Monday, June 29, 2009

Tacoma Weekly Coverage of the Journey of Repentance


Last week's Tacoma Weekly featured an article about the Journey of Repentance, highlighting several of its participants. This article, Delegation will deliver a message of peace in Japan, can be read at the Tacoma Weekly on line.

Wednesday, June 24, 2009

The Voice of the Hibakusha



While meeting last week to reflect on our group’s intent for the Journey of Repentance, we engaged in the topic of compassionate listening, and its role in reconciliation. A frequent message from the Hibakusha is to focus on hearing their stories and sharing them with others. Through this we can come to understand the true impact of the bombings. And only with a personal understanding of the devastation can we move toward the abolition of nuclear weapons.

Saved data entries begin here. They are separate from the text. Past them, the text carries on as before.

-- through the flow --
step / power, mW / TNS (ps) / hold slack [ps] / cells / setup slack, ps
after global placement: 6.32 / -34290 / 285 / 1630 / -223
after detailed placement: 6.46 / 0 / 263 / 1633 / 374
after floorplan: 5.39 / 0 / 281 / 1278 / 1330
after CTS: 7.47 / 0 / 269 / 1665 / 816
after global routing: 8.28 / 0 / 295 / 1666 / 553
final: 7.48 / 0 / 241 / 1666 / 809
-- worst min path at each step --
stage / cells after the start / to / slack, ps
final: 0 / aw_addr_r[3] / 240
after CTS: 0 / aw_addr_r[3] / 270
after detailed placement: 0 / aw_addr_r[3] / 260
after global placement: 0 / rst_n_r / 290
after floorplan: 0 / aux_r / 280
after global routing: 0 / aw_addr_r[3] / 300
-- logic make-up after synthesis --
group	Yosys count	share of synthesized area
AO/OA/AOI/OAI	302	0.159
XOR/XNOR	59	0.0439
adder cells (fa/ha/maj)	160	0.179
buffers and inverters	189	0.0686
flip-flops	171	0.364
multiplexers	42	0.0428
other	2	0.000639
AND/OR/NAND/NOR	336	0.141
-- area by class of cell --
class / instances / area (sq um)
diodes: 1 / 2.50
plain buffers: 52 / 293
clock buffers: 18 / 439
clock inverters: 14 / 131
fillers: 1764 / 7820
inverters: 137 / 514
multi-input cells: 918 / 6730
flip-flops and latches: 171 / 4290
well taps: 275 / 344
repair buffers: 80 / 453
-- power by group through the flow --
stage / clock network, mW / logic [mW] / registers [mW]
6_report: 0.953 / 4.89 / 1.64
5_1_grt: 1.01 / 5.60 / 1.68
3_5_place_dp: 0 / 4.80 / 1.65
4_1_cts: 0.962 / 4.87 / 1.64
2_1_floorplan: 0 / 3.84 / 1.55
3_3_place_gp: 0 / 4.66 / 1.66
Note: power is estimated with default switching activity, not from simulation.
<file path="src/design/ssp_pkg.sv">
/*
 Shared constants and types for the serial solenoid command player.
 Assumes a 25 MHz system clock and a host sending 8N1 frames at 115200 baud.
*/
package ssp_pkg;

	// Clock and serial timing
	localparam int CLK_HZ = 25_000_000;
	localparam int CLK_NS = 40;
	localparam int BAUD = 115200;
	localparam int BIT_CYC = CLK_HZ / BAUD;
	localparam int HALF_CYC = BIT_CYC / 2;
	localparam int RXC_W = 8;

	// Play tick, 0.4 ms
	localparam int TICK_NS = 400_000;
	localparam int TICK_CYC = TICK_NS / CLK_NS;
	localparam int TICK_W = 16;

	// Byte layout
	localparam int STAT_BIT = 7;
	localparam int ADR_MSB = 6;
	localparam int ADR_LSB = 4;
	localparam int OP_MSB = 3;
	localparam int VAL_MSB = 6;
	localparam int MODE_BIT = 0;
	localparam int LAST_BIT = 7;

	// Opcodes
	localparam logic [3:0] OP_LAST_PLAY = 4'hB;
	localparam logic [3:0] OP_SCALE = 4'hC;
	localparam logic [3:0] OP_MODE = 4'hD;
	localparam logic [3:0] OP_SYNC = 4'hF;

	// Channels and reset values
	localparam int NCH = 6;
	localparam int NOUT = 12;
	localparam int CNT_W = 14;
	localparam logic [6:0] SCALE_RST = 7'h01;

	typedef enum logic [3:0] {
		RX_IDLE = 4'h1,
		RX_START = 4'h2,
		RX_DATA = 4'h4,
		RX_STOP = 4'h8
	} ssp_rx_e;

	typedef struct packed {
		logic rx_s1;
		logic rx_s2;
		logic [2:0] adr_s1;
		logic [2:0] adr_s2;
		ssp_rx_e rx_state;
		logic [RXC_W-1:0] rx_cnt;
		logic [2:0] rx_bit;
		logic [7:0] rx_shift;
		logic byte_vld;
		logic [7:0] byte_val;
		logic [TICK_W-1:0] tick_cnt;
		logic tick;
		logic have_stat;
		logic stat_match;
		logic [3:0] stat_op;
		logic [6:0] scale;
		logic deferred;
		logic [NCH-1:0] pend;
		logic [NCH-1:0][6:0] pend_velo;
		logic [NCH-1:0] att;
		logic [NCH-1:0] hold;
		logic [NCH-1:0][CNT_W-1:0] remain;
		logic [NOUT-1:0] outp;
	} ssp_state_s;

endpackage

</file>
<file path="src/design/ssp_player.sv">
/*
 Serial solenoid command player: UART receiver, two-byte command parser,
 play tick and six attack/hold channel sequencers driving twelve outputs.
 Assumes RXD and BOARD_ADDR come from pins and are asynchronous to SYS_CLK.
*/
`timescale 1ns/1ps
`default_nettype none

module ssp_player
	import ssp_pkg::*;
#(
	parameter int TICK_CYCLES = TICK_CYC
) (
	input wire logic SYS_CLK,
	input wire logic RESET_N,
	input wire logic RXD,
	input wire logic [2:0] BOARD_ADDR,
	output logic [NOUT-1:0] OUT,
	output logic DEFERRED,
	output logic [NCH-1:0] PENDING
);

	ssp_state_s s;
	ssp_state_s n;
	logic cmd_go;
	logic [2:0] cmd_ch;
	logic [6:0] cmd_val;
	logic cmd_play;

	// Command decode of the registered byte
	always_comb begin
		cmd_val = s.byte_val[VAL_MSB:0];
		cmd_go = s.byte_vld && !s.byte_val[STAT_BIT] && s.have_stat && s.stat_match;
		cmd_ch = 3'(s.stat_op >> 1);
		cmd_play = (s.stat_op <= OP_LAST_PLAY);
	end

	// Next state
	always_comb begin
		logic [NCH-1:0] start_v;
		logic [NCH-1:0] stop_v;
		logic [NCH-1:0][6:0] start_velo;
		logic [CNT_W-1:0] len;
		start_v = '0;
		stop_v = '0;
		start_velo = '0;
		len = '0;
		n = s;
		// Two-stage synchronisers on pins
		n.rx_s1 = RXD;
		n.rx_s2 = s.rx_s1;
		n.adr_s1 = BOARD_ADDR;
		n.adr_s2 = s.adr_s1;
		n.byte_vld = 1'b0;

		// 8N1 receiver, mid-bit sampling
		case (s.rx_state)
			RX_IDLE: begin
				if (!s.rx_s2) begin
					n.rx_state = RX_START;
					n.rx_cnt = RXC_W'(HALF_CYC - 1);
				end
			end
			RX_START: begin
				if (s.rx_cnt == '0) begin
					if (!s.rx_s2) begin
						n.rx_state = RX_DATA;
						n.rx_cnt = RXC_W'(BIT_CYC - 1);
						n.rx_bit = '0;
					end else begin
						n.rx_state = RX_IDLE;
					end
				end else begin
					n.rx_cnt = s.rx_cnt - 1'b1;
				end
			end
			RX_DATA: begin
				if (s.rx_cnt == '0) begin
					n.rx_shift = {s.rx_s2, s.rx_shift[LAST_BIT:1]};
					n.rx_cnt = RXC_W'(BIT_CYC - 1);
					n.rx_bit = s.rx_bit + 1'b1;
					if (s.rx_bit == 3'(LAST_BIT)) begin
						n.rx_state = RX_STOP;
					end
				end else begin
					n.rx_cnt = s.rx_cnt - 1'b1;
				end
			end
			RX_STOP: begin
				if (s.rx_cnt == '0) begin
					// Framing error drops the byte
					n.byte_vld = s.rx_s2;
					n.byte_val = s.rx_shift;
					n.rx_state = RX_IDLE;
				end else begin
					n.rx_cnt = s.rx_cnt - 1'b1;
				end
			end
			default: begin
				n.rx_state = RX_IDLE;
			end
		endcase

		// Play tick divider
		if (s.tick_cnt == TICK_W'(TICK_CYCLES - 1)) begin
			n.tick_cnt = '0;
			n.tick = 1'b1;
		end else begin
			n.tick_cnt = s.tick_cnt + 1'b1;
			n.tick = 1'b0;
		end

		// Command parser
		if (s.byte_vld) begin
			if (s.byte_val[STAT_BIT]) begin
				n.have_stat = 1'b1;
				n.stat_op = s.byte_val[OP_MSB:0];
				n.stat_match = (s.byte_val[ADR_MSB:ADR_LSB] == s.adr_s2);
			end else begin
				// Orphan data bytes fall through unused
				n.have_stat = 1'b0;
			end
		end
		if (cmd_go) begin
			if (cmd_play) begin
				if (cmd_val == '0) begin
					stop_v[cmd_ch] = 1'b1;
				end else if (s.deferred) begin
					n.pend[cmd_ch] = 1'b1;
					n.pend_velo[cmd_ch] = cmd_val;
				end else begin
					start_v[cmd_ch] = 1'b1;
					start_velo[cmd_ch] = cmd_val;
				end
			end else if (s.stat_op == OP_SCALE) begin
				n.scale = cmd_val;
			end else if (s.stat_op == OP_MODE) begin
				n.deferred = cmd_val[MODE_BIT];
			end else if (s.stat_op == OP_SYNC) begin
				start_v = s.pend;
				start_velo = s.pend_velo;
				n.pend = '0;
			end
			// Opcode 14 has no effect
		end

		// Channel sequencers
		for (int c = 0; c < NCH; c++) begin
			len = CNT_W'(s.scale) * CNT_W'(start_velo[c]);
			if (stop_v[c]) begin
				n.att[c] = 1'b0;
				n.hold[c] = 1'b0;
				n.pend[c] = 1'b0;
				n.remain[c] = '0;
			end else if (start_v[c]) begin
				// Restart drops any running phase
				n.att[c] = (len != '0);
				n.hold[c] = (len == '0);
				n.remain[c] = len;
			end else if (s.att[c] && s.tick) begin
				if (s.remain[c] <= CNT_W'(1)) begin
					n.att[c] = 1'b0;
					n.hold[c] = 1'b1;
					n.remain[c] = '0;
				end else begin
					n.remain[c] = s.remain[c] - 1'b1;
				end
			end
			n.outp[2*c] = n.att[c];
			n.outp[2*c+1] = n.hold[c];
		end
	end

	// State register with synchronous reset
	always_ff @(posedge SYS_CLK) begin
		if (!RESET_N) begin
			s <= '0;
			s.rx_s1 <= 1'b1;
			s.rx_s2 <= 1'b1;
			s.rx_state <= RX_IDLE;
			s.scale <= SCALE_RST;
			s.deferred <= 1'b0;
		end else begin
			s <= n;
		end
	end

	// Outputs straight from state flops
	assign OUT = s.outp;
	assign DEFERRED = s.deferred;
	assign PENDING = s.pend;
endmodule // ssp_player

`default_nettype wire

</file>
<file path="config.mk">
export PLATFORM = sky130hd
export DESIGN_NAME = ssp_player
export DESIGN_NICKNAME = d
export VERILOG_FILES = /design/src/design/ssp_pkg.sv /design/src/design/ssp_player.sv
export SDC_FILE = /design/constraint.sdc
export NUM_CORES = 1
export LEC_CHECK = 0
export BUFFER_PORTS_ARGS = -buffer_cell sky130_fd_sc_hd__buf_4
export CORE_MARGIN = 1.5
export CORE_UTILIZATION = 66
export DETAILED_ROUTE_END_ITERATION = 12
export PLACE_DENSITY_LB_ADDON = 0.12
export SLEW_MARGIN = 10
export SYNTH_ARGS = -nofsm -noshare
export SYNTH_HDL_FRONTEND = slang
export SYNTH_SLANG_ARGS = --single-unit
export TNS_END_PERCENT = 10
</file>
<file path="constraint.sdc">
create_clock -name SYS_CLK -period 6.85 [get_ports SYS_CLK]
set_input_delay 0.3425 -clock SYS_CLK [delete_from_list [all_inputs] [get_ports SYS_CLK]]
set_output_delay 0.3425 -clock SYS_CLK [all_outputs]
set_load 0.05 [all_outputs]
</file>
* After elaboration in Yosys (flattened, before gate mapping)
Cells that the tools add are included.
Word-level totals: word-level logic and storage cells 253, bits in registers 227
Cells by class: reductions and logical operators 52, $mul 6, $lt $le $gt $ge 9, add/subtract/negate cells 9, muxes and demuxes 111, bitwise gates (word level) 6, eq/ne operators 22
Operators by type and width (number):
- $mux W42 | 7
- $mux W14 | 18
- $mux W48 | 2
- $le A14 B1 Y1 const B | 6
- $logic_not A14 Y1 | 6
- $mul A7 B7 Y14 | 6
- $mux W6 | 14
- $reduce_bool A14 Y1 | 6
- $sub A14 B1 Y14 const B | 6
- $mux W1 | 51
- $and A42 B42 Y42 | 1
- $bwmux W42 | 1
- $pmux W8 S4 | 1
- $mux W8 | 3
- $mux W11 | 2
- $ne A2 B2 Y1 const B | 11
- $demux W7 S3 | 1
- $add A16 B1 Y16 const B | 1
- $eq A16 B14 Y1 const B | 1
- $eq A4 B4 Y1 const B | 4
- $mux W4 | 4
- $pmux W4 S4 | 1
- $reduce_and A4 Y1 | 4
- $reduce_bool A2 Y1 | 8
- other kinds (28) | 50

* Depth between registers and ports, before layout
word-level depth 13, mapped depth 25, depth with buffers taken out 21

* Worst setup path before layout
No wires, ideal clock.
path kind flip-flop to flip-flop, start register s, in the netlist DEFERRED, end register s[106] (netlist name), library setup time 0.120 ns, clock period less this slack 5.766 ns, arrival time 5.646 ns, path buffers 1, cell stages (with the launch flop) 21, slack 1.084 ns, cell sequence dfxtp_1 > buf_2 > nor4b_2 > a22oi_1 > nor2_1 > nand2_1 > fa_1 > fa_1 > inv_1 > fa_1 > inv_1 > fa_1 > inv_1 > ha_1 > nor3_1 > o21ai_0 > a31o_2 > a311oi_2 > nand3_1 > or4_1 > o31a_1
Between the ends: word-level cells in the longest chain between the ends 8, elaborated cells on any way between the ends 12, classes of those cells 1 x mul; 10 x mux; 1 x reduce/logical
Ends and longest elaborated chain:
- start: declaration | line ssp_player.sv:23 | ssp_state_s s;
- start signal: assignment | line ssp_player.sv:184 | s <= n;
- $mux W42 | line ssp_player.sv:128 | end else if (s.deferred) begin
- $mux W42 | line ssp_player.sv:126 | if (cmd_val == '0) begin
- $mux W42 | line ssp_player.sv:125 | if (cmd_play) begin
- $mux W42 | line ssp_player.sv:124 | if (cmd_go) begin
- $mul A7 B7 Y14 | line ssp_player.sv:149 | len = CNT_W'(s.scale) * CNT_W'(start_velo[c]);
- $reduce_bool A14 Y1 | line ssp_player.sv:157 | n.att[c] = (len != '0);
- $mux W1 (*) | line ssp_player.sv:155 | end else if (start_v[c]) begin
- $mux W1 (*) | line ssp_player.sv:150 | if (stop_v[c]) begin
Mark *: on every way between the ends. The rest lies on a longest branch, timed or not. A chain may end at the register's enable or synchronous reset.

* Worst setup path in the final report
start register s, in the netlist cmd_ch[2], end register s[106] (netlist name)
Between the ends: word-level cells in the longest chain between the ends 13, elaborated cells on any way between the ends 33, classes of those cells 1 x mul; 3 x order compare; 3 x eq/ne; 23 x mux; 1 x bitwise; 2 x reduce/logical
Ends and longest elaborated chain:
- $lt A3 B4 Y1 (implied by the code) / $ge A3 B1 Y1 (equally long branches) | line ssp_player.sv:127, ssp_player.sv:132, ssp_player.sv:133
- $logic_and A1 B1 Y1 (implied by the code) | line ssp_player.sv:127, ssp_player.sv:132, ssp_player.sv:133
- $mux W7 (implied by the code) | line ssp_player.sv:133 | start_velo[cmd_ch] = cmd_val;
- $demux W7 S3 | line ssp_player.sv:133
- $and A42 B42 Y42 (no source line)
- $mux W42 | line ssp_player.sv:128
- $mux W42 | line ssp_player.sv:126
- $mux W42 | line ssp_player.sv:125
- $mux W42 | line ssp_player.sv:124
- $mul A7 B7 Y14 | line ssp_player.sv:149
- $reduce_bool A14 Y1 | line ssp_player.sv:157
- $mux W1 | line ssp_player.sv:155
- $mux W1 (*) | line ssp_player.sv:150
Marked as above.

==> metrics.md <==
| Metric | Value |
|---|---|
| Final Hold Vio Count | 0 |
| Critical Path RT | 7.28 ns |
| Final setup TNS | 0 ns |
| Slew Viols, Final | 0 |
| Final period utilization | 0.928 |
| ANT cells | 0 |
| Layout cell share with drive strength beyond 1 | 0.0625 |
| Initial drt markers | 1366 |
| Final instance area | 22200 um2 |
| Antenna violations before repair | 0 |
| Syn nets | 2825 |
| Die Footprint | 32600 um2 |
| Crit. End Element | register |
| Tmin final | 6.36 ns |
| Placer Congestion | 0.901 |
| Row cnt | 64 |
| Worst vdd ir | 0.000238 V |
| Post-DRT Antenna Nets | 0 |
| Area occupied by multi-input gates | 15300 um2 |
| Vias | 17.8k |
| CTS sink cnt | 215 |
| Synth Flop Type | dfxtp_1 |
| Routed WL per cell | 17.6 um |
| Nets | 2788 |
| Die Width | 181 um |
| CORE AREA | 30800 um2 |
| Final setup viols | 0 |
| Routed WL | 50000 um |
| Vias in the first global route | 17.7k |
| WHS | 0.0356 ns |
| Synth async-reset ratio | 0 |
| Placed Area | 21200 um2 |
| Largest net degree at the start of global routing | 51 |
| Overflow after GRT | 0 |
| GRT Resource Usage Total | 0.310 |
| Syn_area_per_cell | 8.43 um2 |
| Most frequent cells in the layout | 245 x nor2_1, 235 x and2_1, 215 x dfxtp_1 |
| Initial Utilization | 0.675 |
| Inserted Clock Buffers | 26 |
| CTS root buf | clkbuf_16 |
| Distinct cells, synth | 88 |
| Dpl hpwl | 37000 um |
| Post_cts resized | 0 |
| Fmax | 157 MHz |
| Detailed Routing Iterations Pass 1 | 5 |
| TritonCTS clock tree | done |
| Max FO, Critical Path | 15 |
| Max-cap violation count | 0 |
| Longest Clk Path Bufs | 3 |
| Post-Synthesis Cells | 2466 |
| Layout Cells excl Fill | 2845 |
| I/O pin count | 25 |
| Synth Register Bits | 215 |
| Tightest Hold Check Type | input port to register |
| Post-synthesis to final-layout area growth | 6.56% |
| CTS H-Tree Depth | 1 |
| Drt via density | 6.26 |
| First-pass GRT wire length | 85100 um |
| Fill cells | 2438 |
| Post-synthesis sequential area ratio | 0.207 |
| Commonest non-fill, non-tap cell in the layout | nor2_1 |
| Skew final | 0.0138 ns |
| WS Path Type | register to register |
| FF/Latch Area | 4300 um2 |
| Die Span Y | 181 um |
| Clock latency on the worst-skew pair | 0.55 ns |
| Status | finished, final reports clean |
| Number of flops mapped to enable cells by yosys | 0 |
| Finished Core Util | 0.719 |
| LEAKAGE | 10.0 nW |
| PortBufs | 24 |
| Synth Cell Area | 20800 um2 |
| CP Launch Type | register |
| Clk slew on worst S/H paths | 0.06 ns |
| Max_slew headroom | 0.253 |
| Tightest Pin Transition | 1.11 ns |
| Cell Pwr Density | 130 nW/um2 |
| Inst Count DP | 2795 |
| RSZ-0062 raised after global routing | false |
| Syn. warnings | 0 |
| DRC | 0 |
| Critical Path AT | 6.79 ns |
==> flip-flops by register name, indices dropped and copies added (netlist names) <==
name	count
DEFERRED	1
OUT	1
PENDING	6
cmd_ch	3
cmd_val	7
n	4
s	193
==> critical path, stage by stage (launching register included) <==
cell      delay (ns)
dfxtp_1         0.74
and4_1          0.48
buf_4           0.27
a22oi_1         0.12
nor2_1          0.29
nand2_1         0.14
fa_1            0.55
fa_1            0.49
inv_1           0.05
fa_1            0.47
inv_1           0.05
fa_1            0.47
inv_1           0.04
ha_1            0.21
nor3_1          0.25
o21ai_0         0.19
a31o_2          0.31
a311oi_2        0.29
nand3_1         0.13
or4_1           0.41
o31a_1          0.28
==> synthesized netlist by cell type, drive strengths merged, types with 5 or more instances <==
master | count | area [um2]
or2 | 6 | 37.5
nor3 | 71 | 375
xor2 | 54 | 473
or4 | 8 | 60.1
inv | 153 | 574
and3 | 7 | 43.8
and2 | 235 | 1470
o31a | 6 | 52.6
o2bb2ai | 14 | 123
o21bai | 13 | 97.6
a21o | 20 | 150
dfxtp | 215 | 4300
a31oi | 15 | 93.8
o22ai | 16 | 100
clkbuf | 85 | 319
xnor2 | 57 | 499
o31ai | 6 | 58.8
a22o | 5 | 45.0
a22oi | 27 | 236
a311oi | 8 | 76.3
nor2b | 16 | 100
o21a | 6 | 45.0
ha | 209 | 2620
nand3 | 59 | 295
nor4b | 9 | 97.6
o41ai | 5 | 43.8
nor2 | 248 | 938
or3 | 16 | 100
nand2 | 191 | 724
nand2b | 20 | 125
nor4 | 39 | 308
o311ai | 7 | 61.3
a32oi | 27 | 236
buf | 44 | 289
nand4 | 18 | 113
a21oi | 121 | 609
a2111oi | 6 | 66.3
a211oi | 25 | 188
nor3b | 6 | 45.0
o211ai | 15 | 113
a221oi | 9 | 96.4
o21ai | 103 | 523
mux2i | 52 | 521
fa | 144 | 2880
nand3b | 8 | 60.1
==> final timing paths <==
kind / from / endpoint / slack [ns] / cells past startpoint
setup / recovery: cmd_ch[2]$_SDFFE_PN0P_ / s[106]$_SDFFE_PP0P_ / 0.49 / 20
hold / removal: BOARD_ADDR[1] / n[220]$_SDFF_PN0_ / 0.04 / 2
setup reg to reg: cmd_ch[2]$_SDFFE_PN0P_ / s[106]$_SDFFE_PP0P_ / 0.49 / 20
hold reg to reg: n[225]$_SDFF_PN1_ / s[225]$_SDFF_PN1_ / 0.43 / 1
==> final cells by class <==
type                    instances  share of cell area
well taps                     396              0.0224
inverters                     153              0.0259
multi-input cells            1969               0.691
clock inverters                17              0.0116
flip-flops and latches        215               0.194
repair buffers                 64              0.0225
clock buffers                  31              0.0325
==> report_power, final <==
part | total (W) | switching [W] | internal [W]
Combinational | 0.0000678 | 0.0000488 | 0.0000190
Clock | 0.00156 | 0.000578 | 0.000979
Sequential | 0.00126 | 0.00000665 | 0.00126
Total | 0.00289 | 0.000633 | 0.00225
==> kinds of logic (layout without fill, tap and decap cells) <==
kind of cell	count (synthesis)	count (layout)	share of synthesized area
flip-flops	215	215	0.207
AND/OR/NAND/NOR	965	965	0.240
buffers and inverters	282	265	0.0568
adder cells (fa/ha/maj)	353	353	0.264
AO/OA/AOI/OAI	488	488	0.161
multiplexers	52	52	0.0250
XOR/XNOR	111	111	0.0467
==> through the flow <==
stage | setup slack, ns | total power, W
after floorplan | 1.08 | 0.00134
after global placement | 0.823 | 0.00135
after detailed placement | 0.632 | 0.00136
after CTS | 0.586 | 0.00290
after global routing | 0.121 | 0.00297
final | 0.494 | 0.00289
==> timing repair <==
action | in CTS | in global routing
setup buffers | 0 | 0
hold buffers | 2 | 0
endpoints found under the hold margin | 2 | 0
==> metal layers <==
| layer | global-route usage | part of all wire | up-vias | wire length (um) |
|---|---|---|---|---|
| li1 | - | - | 8533 | - |
| met1 | 0.408 | 0.44 | 8666 | 22000 |
| met2 | 0.530 | 0.48 | 502 | 23900 |
| met3 | 0.0350 | 0.053 | 106 | 2650 |
| met4 | 0.102 | 0.029 | 0 | 1440 |
| met5 | 0 | 0 | - | 0 |
No activity file was read; power rests on OpenSTA's default activity.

In this light, I came across the Voice of Hibakusha, a program of the Hiroshima Peace Cultural Center, which shares individual accounts of the Hibakusha. Here I came across the story of Kinue Tomoyasu, who on the morning of August 6th had just said goodbye to her daughter who was on her way to work. “As I opened the window, there came the flash. It was so bright, a ten or hundred or thousand times brighter than a camera flash bulb. The flash was piercing my eyes and my mind went blank. The glass from the windows was shattered all over the floor. I was lying on the floor, too. When I came to, I was anxious to know what happened to my daughter, Yatchan.”

She walked outside to begin the search for her daughter – at one point believing a young girl with skin dandling from her naked body to be Yatchan. “…my mind was full, worrying about my daughter. I ran all the way to Hiroshima Station. Hiroshima Station was full of people. Some of them were dead, and many of them were lying on the ground, calling for their mothers and asking for water.”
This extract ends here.